If, on the other hand, you need help creating a linked list, please let us know and we can post an example of that particular structure for you.

Because of the "student" problem, there is often suspicion when someone says:
EW128720 said:
I'm looking for more of an actual program for replies to this thread

Hope this helps.
 
Thanks earthandfire, yea I was looking for a way on how to create a linked list for this particular program, I got kind of bewildered on how to start this off. Thanks.
 
The structure of the three types of linked list are shown below

Code:
Single Linked List:

A Queue (FIFO):
Type
   PQueue = ^TQueue;
   TQueue = Record
      <Your data fields go here>
      NextItem: PQueue;
   End;
 
Var
   FirstItem, LastItem, CurrentItem: PQueue;


A Stack (LIFO):
Type
   PStack = ^TStack;
   TStack = Record
      <Your data fields go here>
      PreviousItem: PStack;
   End;
 
Var
   FirstItem, LastItem, CurrentItem: PStack;


A Double Linked List:
Type
  PDoubleList = ^TDoubleList;
  TDoubleList = Record
      <Your data fields go here>
      PreviousItem, NextItem: PDoubleList;
   End;

Var
   FirstItem, LastItem, CurrentItem: PDoubleList;

Hope this helps.
 
OK, here's a little go at linked lists. I am a turbo person, but I'd imagine most of this is not very turbo specific.

Yes, you can define your structures as earthandfire has done. But this is only the start of the story: you will need procedures to add new entries in your list, or do other things to the list as necessary.
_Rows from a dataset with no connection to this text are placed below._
File: src/rtl/pipelined_carry_adder.sv
// ---------------------------------------------------------------------------
// pipelined_carry_adder
//
// Purpose:
//   Adds or subtracts two WIDTH-bit operands in STAGES equal slices of
//   SW = WIDTH/STAGES bits. Each pipeline stage adds one slice per clock and
//   registers the carry between slices. The bundle accepts one beat per cycle
//   under a valid/ready handshake. When the output is full and not being
//   taken, the whole pipeline stalls.
//
//   Add:       s = a + b + cin
//   Subtract:  s = a - b - cin, evaluated as a + ~b + !cin
//
//   For subtraction, cout is the raw carry of that sum, i.e. NOT borrow.
//   ovf flags two's-complement signed overflow.
//
// Parameters:
//   WIDTH   operand / result width (WIDTH must be a multiple of STAGES)
//   STAGES  pipeline depth = number of slices (latency in cycles)
//
// Ports:
//   clk        rising-edge clock
//   rst        asynchronous active-high reset
//   in_valid   operand beat valid
//   in_ready   beat can be accepted this cycle (combinational)
//   a, b       operands
//   cin        carry-in (add) / borrow-in (sub)
//   sub        0: add, 1: subtract
//   out_valid  result beat valid
//   out_ready  downstream accepts the result
//   s          result
//   cout       carry out of the top bit
//   ovf        signed overflow
// ---------------------------------------------------------------------------
module pipelined_carry_adder #(
  parameter int WIDTH  = 32,
  parameter int STAGES = 4
) (
  input  logic             clk,
  input  logic             rst,
  input  logic             in_valid,
  output logic             in_ready,
  input  logic [WIDTH-1:0] a,
  input  logic [WIDTH-1:0] b,
  input  logic             cin,
  input  logic             sub,
  output logic             out_valid,
  input  logic             out_ready,
  output logic [WIDTH-1:0] s,
  output logic             cout,
  output logic             ovf
);

  localparam int SW = WIDTH / STAGES;

  // Global advance: every stage moves together, or every stage holds.
  logic             adv;
  logic [WIDTH-1:0] b_eff;
  logic             c0;

  assign adv      = !out_valid || out_ready;
  assign in_ready = adv;

  // Subtraction is folded into the adder at capture time.
  assign b_eff = sub ? ~b : b;
  assign c0    = sub ? ~cin : cin;

  genvar gi;
  for (gi = 0; gi < STAGES; gi++) begin : g_stage
    // Slice inputs for this stage.
    logic [SW-1:0]          a_sl;
    logic [SW-1:0]          b_sl;
    logic                   c_in;
    logic                   v_in;

    // Slice adder output: {carry-out, SW sum bits}.
    logic [SW:0]            slice_add;

    // Completed low slices, including the one produced by this stage.
    logic [(gi+1)*SW-1:0]   sum_d;
    logic [(gi+1)*SW-1:0]   sum_q;
    logic                   v_q;
    logic                   c_q;

    if (gi == 0) begin : g_src
      assign a_sl  = a[SW-1:0];
      assign b_sl  = b_eff[SW-1:0];
      assign c_in  = c0;
      assign v_in  = in_valid;
      assign sum_d = slice_add[SW-1:0];
    end else begin : g_src
      // The lowest forwarded operand bits of the previous stage form this
      // stage's slice.
      assign a_sl  = g_stage[gi-1].g_fwd.a_fwd_q[SW-1:0];
      assign b_sl  = g_stage[gi-1].g_fwd.b_fwd_q[SW-1:0];
      assign c_in  = g_stage[gi-1].c_q;
      assign v_in  = g_stage[gi-1].v_q;
      assign sum_d = {slice_add[SW-1:0], g_stage[gi-1].sum_q};
    end

    assign slice_add = {1'b0, a_sl} + {1'b0, b_sl} + {{SW{1'b0}}, c_in};

    always_ff @(posedge clk or posedge rst) begin
      if (rst) begin
        v_q   <= 1'b0;
        c_q   <= 1'b0;
        sum_q <= '0;
      end else if (adv) begin
        v_q   <= v_in;
        c_q   <= slice_add[SW];
        sum_q <= sum_d;
      end
    end

    // Operand skew: slices not yet consumed travel alongside the beat.
    // The final stage has nothing left to forward.
    if (gi < STAGES - 1) begin : g_fwd
      localparam int FW = WIDTH - (gi + 1) * SW;

      logic [FW-1:0] a_fwd_d;
      logic [FW-1:0] b_fwd_d;
      logic [FW-1:0] a_fwd_q;
      logic [FW-1:0] b_fwd_q;

      if (gi == 0) begin : g_fsrc
        assign a_fwd_d = a[WIDTH-1:SW];
        assign b_fwd_d = b_eff[WIDTH-1:SW];
      end else begin : g_fsrc
        assign a_fwd_d = g_stage[gi-1].g_fwd.a_fwd_q[FW+SW-1:SW];
        assign b_fwd_d = g_stage[gi-1].g_fwd.b_fwd_q[FW+SW-1:SW];
      end

      always_ff @(posedge clk or posedge rst) begin
        if (rst) begin
          a_fwd_q <= '0;
          b_fwd_q <= '0;
        end else if (adv) begin
          a_fwd_q <= a_fwd_d;
          b_fwd_q <= b_fwd_d;
        end
      end
    end

    // The top slice also produces the signed-overflow flag. The carry into
    // the MSB equals a ^ b ^ sum at that bit. XORing it with the carry out
    // gives overflow.
    if (gi == STAGES - 1) begin : g_ovf
      logic ovf_d;
      logic ovf_q;

      assign ovf_d = a_sl[SW-1] ^ b_sl[SW-1] ^ slice_add[SW-1] ^ slice_add[SW];

      always_ff @(posedge clk or posedge rst) begin
        if (rst) begin
          ovf_q <= 1'b0;
        end else if (adv) begin
          ovf_q <= ovf_d;
        end
      end
    end
  end

  // The final stage registers are the output registers.
  assign out_valid = g_stage[STAGES-1].v_q;
  assign s         = g_stage[STAGES-1].sum_q;
  assign cout      = g_stage[STAGES-1].c_q;
  assign ovf       = g_stage[STAGES-1].g_ovf.ovf_q;

endmodule

File: config.mk
export PLATFORM = sky130hd
export DESIGN_NAME = pipelined_carry_adder
export DESIGN_NICKNAME = d
export VERILOG_FILES = /design/src/rtl/pipelined_carry_adder.sv
export SDC_FILE = /design/constraint.sdc
export NUM_CORES = 1
export LEC_CHECK = 0
export CAP_MARGIN = 20
export CORE_MARGIN = 5
export CORE_UTILIZATION = 44
export DETAILED_ROUTE_END_ITERATION = 8
export PLACE_DENSITY = 0.68
export SYNTH_ARGS = -nofsm -noshare
export SYNTH_HDL_FRONTEND = slang
export SYNTH_SLANG_ARGS = --single-unit
File: constraint.sdc
create_clock -name clk -period 6.5 [get_ports clk]
set_input_delay 1.95 -clock clk [delete_from_list [all_inputs] [get_ports clk]]
set_output_delay 1.95 -clock clk [all_outputs]
set_load 0.01 [all_outputs]
==> results.txt, run 1 <==
----------------------------------------------------
[GRT]
  Remaining Overflow, GRT ... 0
  Antenna violations before repair ... 0
  Largest net degree at the start of global routing ... approximately 220
  Tot GR Track Use ... 0.158
  Wire length of the first global-routing pass ... between 20 and 30 mm
  Via count of the first global-routing pass ... 5945

[Die]
  Number of placed I/O pins ... 106
  Initial core utilization ... 0.450
  Width of the chip ... 149 µm
  Vert. Die Dim ... 149 µm
  Area of the core region ... 18800 µm²
  DIE AREA ... 22100 µm²
  Cell Rows ... 50

[CTS]
  Library cell used as clock root buffer ... clkbuf_16
  Maximum buffer depth of the clock tree ... 2
  Clock Latency Late Sink ... ~0.42 ns
  Clock tree from TritonCTS ... done
  Maximum level of the CTS H-tree ... 4
  Cts bufs inserted ... 17
  PostCTS Resize Cnt ... 0
  Number of hold-repair buffers added at the cts stage ... 0
  Clock slew at the register clock pins of the worst setup and hold paths ... 0.06 ns
  Number of clock sinks seen by CTS ... around 190
  Buffers inserted during post-CTS setup optimization ... 0

[Yosys]
  Post-synth ARST share ... 1.00
  Seq/Total Area, Yosys ... 0.546
  Mapped Area ... 8480 µm²
  Average footprint of a synthesized cell ... 9.12 µm²
  Post-Syn Instances ... 929
  Synth Net Count ... 1035
  Most used flip-flop cell after synthesis ... dfrtp_1
  Cell type contributing the most total cell area after synthesis ... dfrtp_1
  Count of distinct cell types in the synthesized netlist ... 46
  Post-synth EDFFs ... 0
  Most area-consuming cells after synthesis ... dfrtp_1, nand2_1, ha_1
  Synth top area share ... 0.546
  Synth Warn # ... 0
  Post-synthesis sequential element count ... 185

[STA]
  Final WS setup ... between 1 and 1.5 ns
  Actual transition at the worst max-transition pin ... roughly 1.0 ns
  Max-slew violation total from the final report ... 0
  Highest clock rate ... 0.195 GHz
  Number of hold violations in the final report ... 0
  Final-report setup violation count ... 0
  Max-slew headroom at the worst pin ... 0.333
  Setup repair after global routing missed its margin ... no
  Minimum clock period ... 5.12 ns
  Final worst path period share ... 0.787
  Aggregate negative setup slack ... 0 ns
  Clock skew ... 0.00698 ns

[Route]
  First drt pass iteration count ... 5
  Total wire length after detailed routing ... ~16 mm
  Vias ... 6054
  Remaining routing DRC violations ... 0
  WL/cell ... 12.9 µm
  Starting DRT DRC Count ... ~300
  Post-DRT Antenna Nets ... 0
  Vias per cell ... 4.73

[Placed design]
  Pre-CTS setup slack ... about 1.4 ns
  Placed inst area ... approximately 9700 µm²
  RePlAce Congestion ... 0.805
  Hpwl dp ... 10.7 mm
  # placed instances ... 1248
  Count of buffers inserted at the top-level ports ... 105

[Setup path]
  Worst EP required ... 4.55 ns
  Arrival time of data at the critical path endpoint ... 3.17 ns
  Depth of the most critical reg-to-reg path ... 7
  Startpoint-to-endpoint class of the critical path ... input pin to output pin
  Endpoint type of the worst setup path ... output pin
  Critical-path maximum fanout ... 2
  Startpoint type of the worst setup path ... input pin

[Final layout]
  Layout overhead on the synthesized area ... 21.3%
  Most frequent cells in the layout ... nand2_1, dfrtp_1, clkdlybuf4s50_1
  Antenna diodes ... 0
  Commonest non-fill, non-tap cell in the layout ... nand2_1
  Post-route non-filler standard cell count ... about 1.3k
  Post-layout net count ... between 1k and 1.5k
  Fraction of the core area covered by cells at the end of the flow ... 0.546
  Ratio of cells with drive above 1 in the final layout ... 0.0392
  Final std cell area, no fill ... around 10000 µm²

[Power]
  Leakage ... 0.00498 µW
  Max IR drop VDD ... around 0.29 mV
  Power density over the cells ... about 470 nW/µm²

[Min path]
  Number of cells on the worst hold path ... 2
  Worst min-delay path class ... register to register

[Status]
  Run status ... complete, no violations

[Run]
  Number of violations of the max-capacitance limit ... 0

----------------------------------------------------
-- cell type report --
| type | count | area, µm² |
|---|---|---|
| fillers | 1768 | 8550 |
| repair buffers | 110 | 1110 |
| clock inverters | 6 | 114 |
| flip-flops and latches | 185 | 4630 |
| inverters | 10 | 43.8 |
| clock buffers | 26 | 479 |
| multi-input cells | 683 | 3580 |
| well taps | 260 | 325 |
-- state kept, by name, indices dropped and copies added (netlist names) --
| register | flops |
|---|---|
| g_stage.v_q | 3 |
| g_stage.c_q | 3 |
| out_valid | 1 |
| cout | 1 |
| g_stage.g_fwd.b_fwd_q | 48 |
| s | 32 |
| g_stage.g_fwd.a_fwd_q | 48 |
| ovf | 1 |
| g_stage.sum_q | 48 |
-- layer usage --
metal	GRT usage	part of all wire
met1	0.222	0.49
met2	0.249	0.46
met3	0.0289	0.031
met4	0.0522	0.018
met5	0	0
-- cell usage after synthesis (2+ instances only) --
library cell and n:
nand3_1 3, a211oi_1 3, nand2_1 437, nand4_1 2, clkbuf_1 23, a21o_1 13
o21ai_0 42, a221oi_1 2, xnor2_1 35, ha_1 28, a41o_1 2, o21bai_1 2
buf_2 23, nor3_1 6, inv_1 9, nor3b_1 7, fa_1 8, nor4b_1 2
a211oi_2 3, o21ai_1 3, or3_1 2, xor2_1 16, o31a_1 2, nand2b_1 4
nand4b_1 2, buf_1 4, nor2_1 13, or4b_1 2, mux2i_1 2, a21oi_1 27
dfrtp_1 185, o211ai_1 3
-- through the flow --
step           power (µW)  hold WS (ns)
2_1_floorplan        3280         0.430
3_3_place_gp         3830         0.448
3_5_place_dp         3890         0.455
4_1_cts              4940         0.469
5_1_grt              5310         0.476
6_report             4880         0.463
-- power by group --
| group | internal [µW] | leakage [µW] | switching (µW) |
|---|---|---|---|
| logic | 861 | 0.00248 | 1020 |
| registers | 1670 | 0.00223 | 293 |
| clock network | 628 | 0.000279 | 413 |
-- critical path, stage by stage --
cell and delay (ns):
clkdlybuf4s50_1 0.44, nor2b_4 0.22, inv_4 0.07, clkdlybuf4s50_1 0.48
-- cells by family after synthesis --
group	share of synthesized area
buffers and inverters	0.0316
multiplexers	0.00236
XOR/XNOR	0.0527
adder cells (fa/ha/maj)	0.0602
AND/OR/NAND/NOR	0.227
AO/OA/AOI/OAI	0.0796
flip-flops	0.546
-- worst paths after layout --
path,startpoint,to,slack [ns]
min,s[16],s[16],0.46
max in group asynchronous,rst,g_stage[2].g_fwd.b_fwd_q[6],3.59
min reg2reg,s[16],s[16],0.46
min in group asynchronous,rst,s[5],2.14
max,out_ready,in_ready,1.38
max reg2reg,g_stage[1].c_q,g_stage[2].c_q,4.07
No activity file was read; power rests on OpenSTA's default activity.
==> inputs of run 2 (changes only) <==
PLACE_DENSITY = 0.66   (was 0.68)
clock period = 5.1 ns   (was 6.5 ns; I/O delays follow)
==> results.txt, run 2 (synthesis results as in run 1) <==
----------------------------------------------------
[Route]
  Vias per cell ... 4.70 (-0.73%)
  Total wire length after detailed routing ... 16.5 mm (-0.20%)
  Post-DRT Antenna Nets ... 0 (unchanged)
  Vias ... 6010 (-0.73%)
  WL/cell ... 12.9 µm (-0.20%)
  Remaining routing DRC violations ... 0 (unchanged)
  Starting DRT DRC Count ... 396 (+30%)
  First drt pass iteration count ... 4 (-1)

[Die]
  Area of the core region ... 18800 µm² (unchanged)
  DIE AREA ... 22100 µm² (unchanged)
  Vert. Die Dim ... 149 µm (unchanged)
  Initial core utilization ... 0.450 (unchanged)
  Width of the chip ... 149 µm (unchanged)
  Number of placed I/O pins ... 106 (unchanged)
  Cell Rows ... 50 (unchanged)

[STA]
  Final-report setup violation count ... 0 (unchanged)
  Actual transition at the worst max-transition pin ... 1.01 ns (+0.0129 ns)
  Minimum clock period ... 4.26 ns
  Highest clock rate ... 0.235 GHz
  Setup repair after global routing missed its margin ... no
  Number of hold violations in the final report ... 0 (unchanged)
  Aggregate negative setup slack ... 0 ns (unchanged)
  Clock skew ... 0.0116 ns (+0.00462 ns)
  Max-slew headroom at the worst pin ... 0.325 (-0.00859)
  Final worst path period share ... 0.835
  Max-slew violation total from the final report ... 0 (unchanged)
  Post-route worst hold slack ... 0.458 ns (-0.00412 ns)

[Setup path]
  Startpoint-to-endpoint class of the critical path ... input pin to output pin
  Launch instance of the worst register-to-register path ... out_valid
  Endpoint type of the worst setup path ... output pin
  Arrival time of data at the critical path endpoint ... 2.73 ns (-0.44 ns)
  Critical-path maximum fanout ... 2 (unchanged)
  CP startpoint ... out_ready
  Worst EP required ... 3.57 ns (-0.98 ns)
  Worst-case register-to-register setup slack ... 2.56 ns (-1.51 ns)
  Startpoint type of the worst setup path ... input pin

[CTS]
  Clock slew at the register clock pins of the worst setup and hold paths ... 0.06 ns (about the same)
  Maximum level of the CTS H-tree ... 4 (unchanged)
  Number of hold-repair buffers added at the cts stage ... 0 (unchanged)
  Clock tree from TritonCTS ... done
  Number of clock sinks seen by CTS ... 185 (unchanged)
  Library cell used as clock root buffer ... clkbuf_16
  Buffers inserted during post-CTS setup optimization ... 0 (unchanged)
  Cts bufs inserted ... 17 (unchanged)
  PostCTS Resize Cnt ... 0 (unchanged)
  Clock Latency Late Sink ... 0.43 ns (about the same)
  Maximum buffer depth of the clock tree ... 2 (unchanged)

[Placed design]
  Count of buffers inserted at the top-level ports ... 105 (unchanged)
  RePlAce Congestion ... 0.770 (-4.4%)
  # placed instances ... 1248 (unchanged)
  Hpwl dp ... 10.8 mm (+0.91%)

[Power]
  Tot Pwr ... 6150 µW (+26%)
  Power density over the cells ... 599 nW/µm² (+26%)
  Leakage ... 0.00498 µW (about the same)
  Max IR drop VDD ... 0.554 mV (+93%)

[Final layout]
  Fraction of the core area covered by cells at the end of the flow ... 0.545 (-0.00120)
  Post-layout net count ... 1113 (unchanged)
  Post-route non-filler standard cell count ... 1280 (unchanged)
  Ratio of cells with drive above 1 in the final layout ... 0.0431 (+0.00392)
  Layout overhead on the synthesized area ... 21.1%
  Antenna diodes ... 0 (unchanged)
  Most frequent cells in the layout ... nand2_1, dfrtp_1, clkdlybuf4s50_1
  Largest registers ... g_stage.g_fwd.a_fwd_q: 48 flops, g_stage.g_fwd.b_fwd_q: 48 flops, g_stage.sum_q: 48 flops
  Fill cell instance count of the final layout ... 1755 (-0.74%)
  Commonest non-fill, non-tap cell in the layout ... nand2_1

[GRT]
  Wire length of the first global-routing pass ... 28.3 mm (-1.0%)
  Remaining Overflow, GRT ... 0 (unchanged)
  Largest net degree at the start of global routing ... 223 (unchanged)
  Tot GR Track Use ... 0.157 (-0.000851)
  Antenna violations before repair ... 0 (unchanged)
  Via count of the first global-routing pass ... 5813 (-2.2%)

[Min path]
  Hold wc startpoint ... g_stage[2].v_q
  Worst min-delay path class ... register to register

[Run]
  Number of violations of the max-capacitance limit ... 0 (unchanged)

[Status]
  Run status ... complete, no violations

----------------------------------------------------
==> run 2: report_power, final <==
part / switching, µW / internal (µW) / leakage (µW)
Combinational: 1300 / 1090 / 0.00248
Sequential: 370 / 2130 / 0.00223
Clock: 525 / 734 / 0.000279
==> run 2: path summary, 6_finish.rpt <==
kind | end | cells after the start
max in group asynchronous | g_stage[2].sum_q[10] | 3
min | g_stage[2].v_q | 2
max | in_ready | 4
min reg2reg | g_stage[2].v_q | 2
max reg2reg | s[28] | 6
min in group asynchronous | g_stage[0].sum_q[3] | 3
==> run 2: final cells by class <==
class / instances / area (µm²) / area share
clock buffers: 25 / 505 / 0.0493
clock inverters: 7 / 65.1 / 0.00634
inverters: 10 / 43.8 / 0.00427
multi-input cells: 683 / 3580 / 0.349
flip-flops and latches: 185 / 4630 / 0.451
well taps: 260 / 325 / 0.0317
repair buffers: 110 / 1110 / 0.108
==> run 2: metrics by stage <==
step                      instance area [µm²]  setup slack, ns
final                                   10300            0.844
after global routing                    10300            0.795
after detailed placement                 9690            0.814
after global placement                   9690            0.814
after CTS                               10300            0.814
after floorplan                          8480             1.19
==> run 2: worst max-delay path, stage by stage <==
cell,delay (ns)
clkdlybuf4s50_1,0.44
nor2b_4,0.20
inv_4,0.07
clkdlybuf4s50_1,0.48
==> run 2: layer usage <==
layer	global-route usage	share of wire	vias to the layer above	routed length (µm)
met4	0.0563	0.016	0	267
met3	0.0371	0.048	16	787
met1	0.225	0.49	2774	8120
li1	-	-	3128	-
met2	0.235	0.44	92	7280
met5	0	0	-	0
I tend not to think about LIFO or FIFO, but just think about where my data will be, and how I intend to manipulate it. If you merely remember the begining of the list, and it's singly linked (i.e. it's got a simple one-way direction; you can search it forwards but there's no backward link, so searching backwards is hard), does it matter that some data are right at the end? If so, either reverse the list, or if that also makes problems, consider a different structure (possibly doubly-linked).

You need to mark the end of a linked list in some recogniseable way. A simple method is a dummy entry whose next-entry pointer points to nil. A good textbook will help you with more efficient methods, for instance sentinels.

To find the end of the list (non-sentinel version):

function ListEnd(ListStart : pointer) : pointer;
var
qptr : pointer;
begin
qptr := ListStart;
while ListEntryType(qptr^).nextEntry <> nil do
qptr := ListEntryType(qptr^).nextEntry;
ListEnd := qptr;
end;

(note that this assumes you haven't actually defined your variables as pointers to ListEntries. It uses any old pointer and type-casts. It's more typing, but I can never remember what my variables are when there are too many different types. A personal weakness).

To make a new list:

function NewList : pointer;
var
qptr : pointer;
begin
getmem(qptr, sizeof(ListEntryType);
ListEntryType(qptr^).nextEntry := nil;
NewList := qptr;
end;

To add something to the end of the list, just use listend as above to find the end, and then getmem a new entry into the final entry's NextEntry. Put the data here too (it was the dummy, so it contained no data). Finally fill in the new entry's nextentry to be nil, to make this new one the new dummy.

Note that you're procedure for adding a new entry is probably a procedure, not a function, and that it needs to enter the data as well as sort out the node and its links.

To add something to the beginning of the list, simply getmem a ListEntryType, and set its nextentry to point to ListStart. Then set ListStart to point to the thing you just made.

Try drawing diagrams to illustrate how these all work. It really helps (particularly when you start getting to circular lists, binary trees, doubly-linked lists, and lists-of-lists.

Just to return to sentinels, say you want to put a new entry into the middle of the list, so as to keep your data sorted. Now you have to check for two things on each loop: have I reached the end of the list, and have I reached the right place. The reason you need both is that if you're adding a bigger value than ever before, you will run off the end of the list without finding the "right" place.
A sentinel is a dummy node at the end of the list, which contains the largest possible number (bigger than any expected data). With a sentinel in place, you can merely check whether you've reached the "right" place, because there will never be a piece of data that could scan past the sentinel. Clever, eh?